Some entries follow. Reproduce exactly the lines starting at the one with "after global placement" and stopping after the one with "inverter | 194 | 728.2 | 1.597".
──────────────────────────────
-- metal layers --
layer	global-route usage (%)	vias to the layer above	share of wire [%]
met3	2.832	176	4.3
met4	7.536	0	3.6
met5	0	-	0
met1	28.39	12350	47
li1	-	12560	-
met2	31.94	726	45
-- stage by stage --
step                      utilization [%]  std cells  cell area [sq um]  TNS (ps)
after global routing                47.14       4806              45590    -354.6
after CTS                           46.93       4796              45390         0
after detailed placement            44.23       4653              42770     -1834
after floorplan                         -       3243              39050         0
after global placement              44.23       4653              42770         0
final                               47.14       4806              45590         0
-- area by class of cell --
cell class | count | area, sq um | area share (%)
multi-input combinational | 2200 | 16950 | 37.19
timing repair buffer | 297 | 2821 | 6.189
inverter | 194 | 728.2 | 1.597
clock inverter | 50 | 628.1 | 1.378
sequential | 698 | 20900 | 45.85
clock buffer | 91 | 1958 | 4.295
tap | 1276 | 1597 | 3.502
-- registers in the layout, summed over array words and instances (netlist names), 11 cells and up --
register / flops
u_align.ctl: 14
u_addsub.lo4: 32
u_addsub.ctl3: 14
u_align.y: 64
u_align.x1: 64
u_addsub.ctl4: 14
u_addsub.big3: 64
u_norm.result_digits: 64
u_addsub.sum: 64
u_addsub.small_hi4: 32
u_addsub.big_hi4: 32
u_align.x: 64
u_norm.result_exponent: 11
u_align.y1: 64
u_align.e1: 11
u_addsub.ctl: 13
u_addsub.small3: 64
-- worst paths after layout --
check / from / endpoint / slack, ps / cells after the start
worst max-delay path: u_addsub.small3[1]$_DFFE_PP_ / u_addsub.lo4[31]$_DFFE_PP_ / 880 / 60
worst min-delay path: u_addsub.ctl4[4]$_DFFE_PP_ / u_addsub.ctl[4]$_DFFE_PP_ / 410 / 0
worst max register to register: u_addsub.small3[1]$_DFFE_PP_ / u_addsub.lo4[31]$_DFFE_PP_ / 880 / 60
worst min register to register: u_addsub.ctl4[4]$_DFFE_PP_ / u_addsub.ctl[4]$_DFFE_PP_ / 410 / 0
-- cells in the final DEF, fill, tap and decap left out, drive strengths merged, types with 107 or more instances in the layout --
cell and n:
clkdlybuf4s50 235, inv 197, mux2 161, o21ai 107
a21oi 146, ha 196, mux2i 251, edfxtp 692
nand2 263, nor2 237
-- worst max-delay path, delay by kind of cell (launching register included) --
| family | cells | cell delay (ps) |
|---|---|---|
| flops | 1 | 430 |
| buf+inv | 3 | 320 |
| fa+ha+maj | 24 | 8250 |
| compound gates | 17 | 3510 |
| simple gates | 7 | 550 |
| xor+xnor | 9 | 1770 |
Context: an optimization exercise on an open-source flow, tuned for small area, a short achievable clock period and few clock cycles per item. The choices shown serve that exercise and are no tape-out recipe.
RTL that was checked went through simulation tests only; none was proved equivalent to the original.
Function not checked in runs 1, 4 and 5: the RTL went through the layout flow alone.
Power is estimated from default activity; no workload was simulated.

<file path="flow/config.mk">
export PLATFORM = sky130hd
export DESIGN_NAME = exec_unit
export DESIGN_NICKNAME = exec_unit
export VERILOG_FILES = /design/flow/design.v
export SDC_FILE = /design/flow/constraint.sdc
export NUM_CORES = 4
export LEC_CHECK = 0
export ABC_AREA = 1
export CAP_MARGIN = 20
export CORE_MARGIN = 2
export CORE_UTILIZATION = 40
export PLACE_DENSITY = 0.6
export SETUP_SLACK_MARGIN = 5
export SLEW_MARGIN = 20
</file>
<file path="flow/constraint.sdc">
create_clock -name core_clock -period 11.0 [get_ports {clk}]
set_input_delay 2.2000 -clock core_clock [delete_from_list [all_inputs] [get_ports {clk}]]
set_output_delay 2.2000 -clock core_clock [all_outputs]
set_load 0.01 [all_outputs]
</file>
<file path="flow/design.v">
package exec_pkg;
	localparam int XLEN    = 32;
	localparam int MODE_W  = 5;
	localparam int SUB_W   = 2;
	localparam int DEST_W  = 4;
	localparam int FDEST_W = 2;
	localparam int EXC_W   = 8;
	localparam logic [MODE_W-1:0] MODE_UARITH = 5'd1;
	localparam logic [MODE_W-1:0] MODE_SARITH = 5'd2;
	localparam logic [MODE_W-1:0] MODE_SHIFT  = 5'd5;
	localparam logic [MODE_W-1:0] MODE_LOGIC  = 5'd6;
	localparam logic [MODE_W-1:0] MODE_MOVE   = 5'd9;
	localparam logic [MODE_W-1:0] MODE_CMP    = 5'd17;
	localparam logic [MODE_W-1:0] MODE_SEXT   = 5'd18;
	localparam logic [SUB_W-1:0] ARITH_ADD = 2'd0;
	localparam logic [SUB_W-1:0] ARITH_SUB = 2'd1;
	localparam logic [SUB_W-1:0] ARITH_MUL = 2'd2;
	localparam logic [SUB_W-1:0] ARITH_DIV = 2'd3;
	localparam logic [SUB_W-1:0] SH_LEFT   = 2'd0;
	localparam logic [SUB_W-1:0] SH_RIGHT  = 2'd1;
	localparam logic [SUB_W-1:0] ROT_LEFT  = 2'd2;
	localparam logic [SUB_W-1:0] ROT_RIGHT = 2'd3;
	localparam logic [SUB_W-1:0] LG_AND = 2'd0;
	localparam logic [SUB_W-1:0] LG_OR  = 2'd1;
	localparam logic [SUB_W-1:0] LG_NOT = 2'd2;
	localparam logic [SUB_W-1:0] LG_XOR = 2'd3;
	localparam logic [SUB_W-1:0] CMP_UNSIGNED = 2'd0;
	localparam logic [SUB_W-1:0] CMP_SIGNED   = 2'd1;
	localparam logic [SUB_W-1:0] SEXT_BYTE    = 2'd0;
	localparam logic [SUB_W-1:0] SEXT_HALF    = 2'd1;
	localparam int unsigned SHIFT_MAX = 32;  
	localparam int MUL_BITS_PER_STEP  = 4;   
	localparam logic [EXC_W-1:0] EXC_DIV_ZERO = 8'd5;
	localparam logic [EXC_W-1:0] EXC_SHIFT_L  = 8'd6;
	localparam logic [EXC_W-1:0] EXC_SHIFT_R  = 8'd7;
	typedef union packed {
		logic [2*XLEN-1:0] product;
		struct packed {
			logic [XLEN-1:0] remainder;  
			logic [XLEN-1:0] quotient;   
		} division;
	} wide_result_u;
endpackage
import exec_pkg::*;
module int_mul (
	input  logic [XLEN+4:0] acc,
	input  logic [XLEN:0]   m,       
	input  logic [2:0]      g0,      
	input  logic [2:0]      g1,      
	input  logic            cin,
	output logic [XLEN+4:0] sum
);
	localparam int W = XLEN + 5;
	logic [W-1:0] me, r0, r1, s, c;
	logic one0, two0, neg0, one1, two1, neg1;
	assign me = {{4{m[XLEN]}}, m};
	assign one0 = g0[1] ^ g0[0];
	assign two0 = (g0[2] & !g0[1] & !g0[0]) | (!g0[2] & g0[1] & g0[0]);
	assign neg0 = g0[2] & !(g0[1] & g0[0]);
	assign one1 = g1[1] ^ g1[0];
	assign two1 = (g1[2] & !g1[1] & !g1[0]) | (!g1[2] & g1[1] & g1[0]);
	assign neg1 = g1[2] & !(g1[1] & g1[0]);
	assign r0 = ((one0 ? me : '0) | (two0 ? (me << 1) : '0)) ^ {W{neg0}};
	assign r1 = ((((one1 ? me : '0) | (two1 ? (me << 1) : '0)) ^ {W{neg1}}) << 2) | {{(W-2){1'b0}}, neg1, neg1};
	assign s = acc ^ r0 ^ r1;
	assign c = {((acc[W-2:0] & r0[W-2:0]) | (acc[W-2:0] & r1[W-2:0]) | (r0[W-2:0] & r1[W-2:0])), neg0};
	assign sum = s + c + {{(W-1){1'b0}}, cin | neg1};
endmodule
import exec_pkg::*;
module int_div (
	input  logic [XLEN-1:0] v,
	output logic [5:0]      n
);
	always_comb begin
		n = 6'd32;
		for (int i = 0; i < XLEN; i++)
			if (v[i])
				n = 6'(XLEN - 1 - i);
	end
endmodule
import exec_pkg::*;
module int_arith (
	input  logic            do_mul,
	input  logic            do_corr,    
	input  logic            do_div,
	input  logic            do_neg,
	input  logic            neg_hi,     
	input  logic            neg_dvs,    
	input  logic            pb,         
	input  logic            hx,
	input  logic [XLEN-1:0] y_hi,
	input  logic [XLEN-1:0] y_lo,
	output logic [XLEN+4:0] acc,
	output logic [2:0]      g0,
	output logic [2:0]      g1,
	output logic            cin
);
	always_comb begin
		acc = '0;
		g0  = 3'b000;
		g1  = 3'b000;
		cin = 1'b0;
		if (do_mul || do_corr)
			acc = {{4{hx}}, hx, y_hi};
		else if (do_div)
			acc = {4'd0, y_hi, y_lo[XLEN-1]};
		else if (do_neg)
			acc = ~{5'd0, neg_hi ? y_hi : y_lo};
		if (do_mul) begin
			g0 = {y_lo[1:0], pb};
			g1 = y_lo[3:1];
		end else if (do_corr)
			g0 = 3'b001;
		else if (do_div)
			g0 = neg_dvs ? 3'b001 : 3'b110;
		cin = do_neg;
	end
endmodule
import exec_pkg::*;
module exec_simple (
	input  logic [MODE_W-1:0] mode,
	input  logic [SUB_W-1:0]  sub_op,
	input  logic [XLEN-1:0]   x1,
	input  logic [XLEN-1:0]   x2,
	input  logic [XLEN-1:0]   rot,      
	input  logic [XLEN-1:0]   spill,    
	output logic [XLEN-1:0]   y_lo,
	output logic [XLEN-1:0]   y_hi
);
	logic ext, sub, nz1, nz2, eq, lt, flag0;
	logic is_arith, is_shift, is_logic, use_sum;
	logic [XLEN:0] sum;
	logic [3:0] tt;            
	logic [XLEN-1:0] fill;     
	logic fill_bit;
	assign is_arith = (mode == MODE_UARITH) || (mode == MODE_SARITH);
	assign is_shift = (mode == MODE_SHIFT);
	assign is_logic = (mode == MODE_LOGIC);
	assign use_sum  = is_arith && !sub_op[1];
	assign ext = mode[4] ? sub_op[0] : mode[1];
	assign sub = mode[4] | sub_op[0];
	assign sum = {ext & x1[XLEN-1], x1} + ({ext & x2[XLEN-1], x2} ^ {(XLEN+1){sub}}) + {{XLEN{1'b0}}, sub};
	assign nz1 = (x1 != '0);
	assign nz2 = (x2 != '0);
	assign eq  = (x1 == x2);
	assign lt  = sum[XLEN] && !sub_op[1];
	always_comb begin
		case (sub_op)
			LG_AND:  flag0 = nz1 && nz2;
			LG_OR:   flag0 = nz1 || nz2;
			LG_NOT:  flag0 = !nz2;
			default: flag0 = nz1 ^ nz2;
		endcase
	end
	always_comb begin
		tt = 4'b0000;
		case (mode)
			MODE_UARITH, MODE_SARITH: tt = 4'b1100;    
			MODE_LOGIC: begin
				case (sub_op)
					LG_AND:  tt = 4'b1000;
					LG_OR:   tt = 4'b1110;
					LG_NOT:  tt = 4'b0101;
					default: tt = 4'b0110;
				endcase
			end
			MODE_MOVE: tt = 4'b1010;
			MODE_SEXT: tt = sub_op[1] ? 4'b0000 : 4'b1010;
			default: ;
		endcase
	end
	assign fill_bit = sub_op[0] ? x2[15] : x2[7];
	assign fill = (mode == MODE_SEXT && !sub_op[1]) ?
		(sub_op[0] ? {{16{1'b1}}, 16'd0} : {{24{1'b1}}, 8'd0}) : '0;
	always_comb begin
		for (int i = 0; i < XLEN; i++)
			y_lo[i] = fill[i] ? fill_bit : tt[{x1[i], x2[i]}];
		y_hi = '0;
		if (use_sum) begin
			y_lo = sum[XLEN-1:0];
			y_hi = (!mode[1] && !sub_op[0]) ? {{(XLEN-1){1'b0}}, sum[XLEN]} : {XLEN{sum[XLEN]}};
		end else if (is_shift) begin
			y_lo = sub_op[1] ? rot : (rot & ~spill);
			y_hi = rot & spill;
		end else if (is_logic) begin
			y_hi[0] = flag0;
		end else if (mode == MODE_CMP) begin
			y_hi[0] = eq;
			y_hi[1] = lt;
		end
	end
endmodule
import exec_pkg::*;
module exec_unit (
	input  logic               clk,
	input  logic               rst,
	input  logic               in_valid,
	output logic               in_ready,
	input  logic [MODE_W-1:0]  mode,
	input  logic [SUB_W-1:0]   sub_op,
	input  logic [XLEN-1:0]    x1,
	input  logic [XLEN-1:0]    x2,
	input  logic [DEST_W-1:0]  dest_sel,
	input  logic [FDEST_W-1:0] flag_sel,
	output logic               out_valid,
	input  logic               out_ready,
	output logic [XLEN-1:0]    y_lo,
	output logic [XLEN-1:0]    y_hi,
	output logic [DEST_W-1:0]  dest,
	output logic [FDEST_W-1:0] flag_dest,
	output logic               exc,
	output logic [EXC_W-1:0]   exc_code
);
	localparam logic [2:0] ST_MUL = 3'd0, ST_MAG = 3'd1, ST_NORM = 3'd2, ST_DIV = 3'd3,
		ST_FIXQ = 3'd4, ST_FIXR = 3'd5, ST_CORR = 3'd6;
	logic busy, accept;
	logic [2:0] st;
	logic [4:0] cnt;
	logic [XLEN-1:0] b;       
	logic bs;                 
	logic hx;                 
	logic pb, corr, neg_q, neg_r;
	logic [1:0] code_lo;
	logic is_arith, sgn, is_mul, is_div, div_zero, sh_bad, raise, long_op, known;
	assign is_arith = (mode == MODE_UARITH) || (mode == MODE_SARITH);
	assign sgn      = (mode == MODE_SARITH);
	assign is_mul   = is_arith && (sub_op == ARITH_MUL);
	assign is_div   = is_arith && (sub_op == ARITH_DIV);
	assign div_zero = is_div && (x2 == '0);
	assign sh_bad   = (mode == MODE_SHIFT) && ((x2[XLEN-1:6] != '0) || (x2[5] && (x2[4:0] != '0)));
	assign raise    = div_zero || sh_bad;
	assign long_op  = is_mul || (is_div && !div_zero);
	assign known    = is_arith || (mode == MODE_SHIFT) || (mode == MODE_LOGIC) ||
		(mode == MODE_MOVE) || (mode == MODE_CMP) || (mode == MODE_SEXT);
	assign in_ready = !busy && (!out_valid || out_ready);
	assign accept   = in_valid && in_ready;
	logic [5:0] norm_amt, lza, lzb_raw, lzb, th_amt;
	logic [4:0] rot_amt;
	logic [XLEN-1:0] rot_src, rot, therm, spill, simple_lo, simple_hi;
	logic [2*XLEN-1:0] rot2;
	assign rot_src = busy ? y_lo : x1;
	assign rot_amt = busy ? norm_amt[4:0] : (sub_op[0] ? 5'd0 - x2[4:0] : x2[4:0]);
	assign rot2    = {rot_src, rot_src} << rot_amt;
	assign rot     = rot2[2*XLEN-1:XLEN];
	assign th_amt  = busy ? {1'b0, norm_amt[4:0]} : x2[5:0];
	always_comb begin
		for (int i = 0; i < XLEN; i++)
			therm[i] = (6'(i) < th_amt);
		for (int i = 0; i < XLEN; i++)
			spill[i] = (!busy && sub_op[0]) ? therm[XLEN-1-i] : therm[i];
	end
	exec_simple u_simple (
		.mode   (mode),
		.sub_op (sub_op),
		.x1     (x1),
		.x2     (x2),
		.rot    (rot),
		.spill  (spill),
		.y_lo   (simple_lo),
		.y_hi   (simple_hi)
	);
	logic last, do_mul, do_div, do_neg, do_corr;
	logic [XLEN+4:0] acc_in, sum;
	logic [2:0] g0, g1;
	logic cin;
	assign last    = (cnt == 5'd0);
	assign do_mul  = (st == ST_MUL);
	assign do_corr = (st == ST_CORR);
	assign do_div  = (st == ST_DIV);
	assign do_neg  = (st == ST_MAG) || (st == ST_FIXQ) || (st == ST_FIXR);
	int_arith u_sel (
		.do_mul  (do_mul),
		.do_corr (do_corr),
		.do_div  (do_div),
		.do_neg  (do_neg),
		.neg_hi  (st == ST_FIXR),
		.neg_dvs (bs),
		.pb      (pb),
		.hx      (hx),
		.y_hi    (y_hi),
		.y_lo    (y_lo),
		.acc     (acc_in),
		.g0      (g0),
		.g1      (g1),
		.cin     (cin)
	);
	int_mul u_add (
		.acc (acc_in),
		.m   ({bs, b}),
		.g0  (g0),
		.g1  (g1),
		.cin (cin),
		.sum (sum)
	);
	int_div u_lza (.v(y_lo), .n(lza));
	int_div u_lzb (.v(b ^ {XLEN{bs}}), .n(lzb_raw));
	assign lzb      = lzb_raw[5] ? 6'd31 : lzb_raw;
	assign norm_amt = 6'd31 + lza - lzb;  
	logic [2:0] st_fix;
	assign st_fix = neg_q ? ST_FIXQ : ST_FIXR;
	always_ff @(posedge clk) begin
		if (rst) begin
			busy      <= 1'b0;
			out_valid <= 1'b0;
		end else begin
			if (out_valid && out_ready)
				out_valid <= 1'b0;
			if (accept) begin
				busy      <= long_op;
				out_valid <= !long_op;
			end else if (busy) begin
				if ((do_mul && last && !corr) || do_corr ||
					(((st == ST_NORM && lza > lzb) || (do_div && last)) && !neg_q && !neg_r) ||
					(st == ST_FIXQ && !neg_r) || st == ST_FIXR) begin
					busy      <= 1'b0;
					out_valid <= 1'b1;
				end
			end
		end
	end
	always_ff @(posedge clk) begin
		if (accept) begin
			y_lo      <= raise ? '0 : simple_lo;
			y_hi      <= raise ? '0 : simple_hi;
			hx        <= 1'b0;
			b         <= x2;
			bs        <= sgn && x2[XLEN-1];
			pb        <= 1'b0;
			corr      <= !sgn && x1[XLEN-1];
			neg_q     <= sgn && (x1[XLEN-1] ^ x2[XLEN-1]);
			neg_r     <= sgn && x1[XLEN-1];
			cnt       <= 5'd7;
			st        <= is_mul ? ST_MUL : (sgn && x1[XLEN-1]) ? ST_MAG : ST_NORM;
			dest      <= (raise || !known) ? '0 : dest_sel;
			flag_dest <= (raise || !known) ? '0 : flag_sel;
			exc       <= raise;
			code_lo   <= div_zero ? 2'd1 : sub_op[0] ? 2'd3 : 2'd2;
		end else if (busy) begin
			case (st)
				ST_MUL: begin
					{hx, y_hi} <= sum[XLEN+4:4];
					y_lo       <= {sum[3:0], y_lo[XLEN-1:4]};
					pb         <= y_lo[3];
					cnt        <= cnt - 5'd1;
					if (last)
						st <= ST_CORR;
				end
				ST_MAG: begin
					y_lo <= sum[XLEN-1:0];
					st   <= ST_NORM;
				end
				ST_NORM: begin
					if (lza > lzb) begin
						y_hi <= y_lo;
						y_lo <= '0;
						st   <= st_fix;
					end else begin
						y_hi <= rot & spill;
						y_lo <= rot & ~spill;
						cnt <= 5'(lzb - lza);
						st  <= ST_DIV;
					end
				end
				ST_DIV: begin
					y_hi <= sum[XLEN+4] ? {y_hi[XLEN-2:0], y_lo[XLEN-1]} : sum[XLEN-1:0];
					y_lo <= {y_lo[XLEN-2:0], !sum[XLEN+4]};
					cnt  <= cnt - 5'd1;
					if (last)
						st <= st_fix;
				end
				ST_FIXQ: begin
					y_lo <= sum[XLEN-1:0];
					st   <= ST_FIXR;
				end
				ST_FIXR, ST_CORR: y_hi <= sum[XLEN-1:0];
				default: ;
			endcase
		end
	end
	assign exc_code = exc ? {5'd0, 1'b1, code_lo} : '0;
endmodule
</file>
<file path="flow/run.sh">
#!/bin/bash
# synth_recipe.tcl (not shown) runs the flow's synth.tcl, then flattens the netlist and writes it again
# the make line also repeats each setting of config.mk as NAME=value (left out here)
make -C /OpenROAD-flow-scripts/flow DESIGN_CONFIG=/design/flow/config.mk WORK_HOME=/design/flow/orfs CLKGATE_MAP_FILE= SYNTH_SCRIPT=/design/flow/synth_recipe.tcl finish
</file>
==> reports/metrics.yaml, run 1 <==
timing:
  maxSlewViolCount: 0
  hold_viol_final: 0
  finalCritPeriodShare: 0.556
  finClkSkew_ns: 0.0128
  max_clock_freq_ghz: 0.164
  tns_ns: 0
  finalSetupViolations: 0
  period_minus_slack_ns: 6.11
  worst_slew_pin_slew_ns: 1.07
  slew_headroom: 0.286
  rsz0062_at_grt: "yes"
detailed_routing:
  viasPerCell: 6.08
  drt-pass1-iter-count: 6
  num_vias: 25900
  post-route-drc-count: 0
  wl_mm: 109
  wl_per_cell_um: 25.6
  antenna_left: 0
  drtIter0Drc: 3836
clocking:
  cts-root-buf: "clkbuf_16"
  clkTransAtPathRegs_ns: 0.07
  htreeDepth: 4
  clock-sinks: 121
  cts_buffers: 17
  cts_tree: "yes"
  clock_latency_ns: 0.46
  clock_path_buffers: 2
cells_and_area:
  drive_gt1_frac: 0.145
  final_nets: 3766
  layout.cells.non_filler: 4264
  area_delta_synth_final_pct: 23.1
synthesis:
  synth_edf_count: 112
  synth-seq-cells: 121
  async_flop_share: 0
  synthFlopType: "edfxtp_1"
  syn_area_um2: 21300
  synthTopCellsByArea: "edfxtp_1 (16%), nand2_1 (13%), inv_1 (8.9%), o21ai_0 (8.1%), xor2_1 (5.8%)"
  ys_types: 69
  synth_top_area_frac: 0.158
  synth_common_cells: "nand2_1 (742), inv_1 (503), o21ai_0 (346), nor2_1 (245), a21oi_1 (239)"
  yosysSeqAreaShare: 0.167
  synth_most_common_cell: "nand2_1"
  yosysWarnings: 4
  synth_area_leader_cell: "edfxtp_1"
  syn-instance-count: 3436
  avgSynthCellArea_um2: 6.19
global_routing:
  grt_max_degree: 70
  grt_usage: 0.367
  grt_pass1_wl_mm: 152
  grt_pass1_vias: 22900
  grt-ovfl-total: 0
  antenna_found_initial: 2
worst_setup_path:
  worstSetupPathType: "reg -> reg"
  crit_buf_inv: 5
  crit_family: "compound AO/OA/AOI/OAI gates"
  cp_data_required_time_ns: 11.20
  cp.arrival_ns: 6.32
  crit_path_top_delay_cell: "a31oi_1"
  critPathMostFrequentCell: "nand2_1"
  slowest_delay_ns: 0.53
  worstPathMaxFanout: 17
  worstSetupEndpointType: "flip-flop"
  start_kind: "flip-flop"
floorplan:
  start_util: 0.405
  placementRows: 84
  die_w_um: 235
  die_h_um: 235
  core_um2: 52600
  io_pins: 162
  dieArea_um2: 55100
placed_design:
  dp.cells: 4151
  hpwl_mm: 82.2
  port_buffers: 156
  gp_congestion: 1.04
pwr:
  fin_total_pwr_mw: 6.33
  max-vdd-ir-drop_v: 0.000160
  p_per_area_nw_per_um2: 242
  p_leak_nw: 11.7
flow_run:
  maxCapViolations: 0
hold_path:
  hold_path_class: "reg -> reg"
run_status:
  status: "finished clean"
## stage by stage
| step | hold slack (ns) | utilization | instance area, µm² | worst slack, ns |
|---|---|---|---|---|
| floorplan | 0.453 | - | 21300 | 5.41 |
| global placement | 0.479 | 0.444 | 23300 | 3.54 |
| detailed placement | 0.489 | 0.444 | 23300 | 3.54 |
| CTS | 0.503 | 0.463 | 24300 | 4.90 |
| global route | 0.535 | 0.498 | 26200 | 4.55 |
| finish | 0.507 | 0.498 | 26200 | 4.89 |
## repair_timing
action / in CTS / in global routing
pin swaps: 4 / 87
cloned: 3 / 12
endpoints found under the hold margin: 0 / 0
gates resized for setup: 91 / 323
endpoints found under the setup margin: 64 / 64
hold buffers: 0 / 0
buffers inserted: 8 / 56
## power breakdown
group / total (mW) / switching, mW / internal [mW]
registers: 0.893 / 0.219 / 0.674
clock network: 0.621 / 0.278 / 0.343
logic: 4.81 / 3.22 / 1.60
total: 6.33 / 3.71 / 2.62
## per-layer routing
layer | GRT usage | up-vias | share of wire
li1 | - | 11900 | -
met1 | 0.487 | 12000 | 0.40
met2 | 0.549 | 1713 | 0.42
met3 | 0.0746 | 361 | 0.11
met4 | 0.219 | 0 | 0.072
met5 | 0 | - | 0
## logic make-up after synthesis
kind of cell / Yosys count / share of synthesized area
adder cells (fa/ha/maj): 123 / 0.0864
multiplexers: 5 / 0.00235
AO/OA/AOI/OAI: 1090 / 0.304
other: 1 / 0.000176
AND/OR/NAND/NOR: 1190 / 0.228
XOR/XNOR: 188 / 0.0774
flip-flops: 121 / 0.167
buffers and inverters: 718 / 0.135
## placed cells by master, fill, tap and decap left out, types with 15 or more instances in the layout
cell / n
nand2_1: 701
o21ai_1: 90
xnor2_1: 46
fa_1: 39
clkbuf_16: 27
o22ai_1: 104
nor4_1: 28
a31oi_1: 22
a21oi_1: 224
a21oi_2: 20
clkdlybuf4s50_1: 151
buf_12: 15
xor2_1: 135
inv_2: 37
o211ai_1: 47
o21ai_0: 284
o221ai_1: 54
ha_1: 81
nor3_1: 18
o31ai_1: 26
buf_4: 91
o21ai_2: 95
o21ai_4: 26
inv_1: 484
nor2_1: 220
nor2_2: 20
edfxtp_1: 112
nand4_1: 16
nand2_2: 37
nand3_1: 99
## registers in the layout, indices dropped and copies added (netlist names), 2 cells and up
signal,flops
cnt,5
dest,4
st,3
flag_dest,2
code_lo,2
y_hi,32
b,32
y_lo,32
## path summary, 6_finish.rpt
check             startpoint  cells after the start  endpoint  slack (ns)
hold reg to reg           hx                      2        hx        0.51
hold / removal            hx                      2        hx        0.51
setup reg to reg       st[0]                     30  y_lo[31]        4.89
setup / recovery       st[0]                     30  y_lo[31]        4.89
## final cells by class
class                   count  area [µm²]
fillers                  5530       26400
multi-input cells        2602       16200
flip-flops and latches    121        3540
repair buffers            286        2970
inverters                 533        2040
well taps                 688         861
clock buffers              17         425
clock inverters            15         181
repair inverters            1        8.76
diodes                      1        2.50
## worst reg2reg max path, delay by kind of cell (launching register included)
kind,cells,cell delay (ns)
fa+ha+maj,2,0.81
buf+inv,5,0.74
simple gates,13,1.74
xor+xnor,1,0.21
compound gates,9,1.97
flops,1,0.42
──────────────────────────────
Solution to this task
after global placement              44.23       4653              42770         0
final                               47.14       4806              45590         0
-- area by class of cell --
cell class | count | area, sq um | area share (%)
multi-input combinational | 2200 | 16950 | 37.19
timing repair buffer | 297 | 2821 | 6.189
inverter | 194 | 728.2 | 1.597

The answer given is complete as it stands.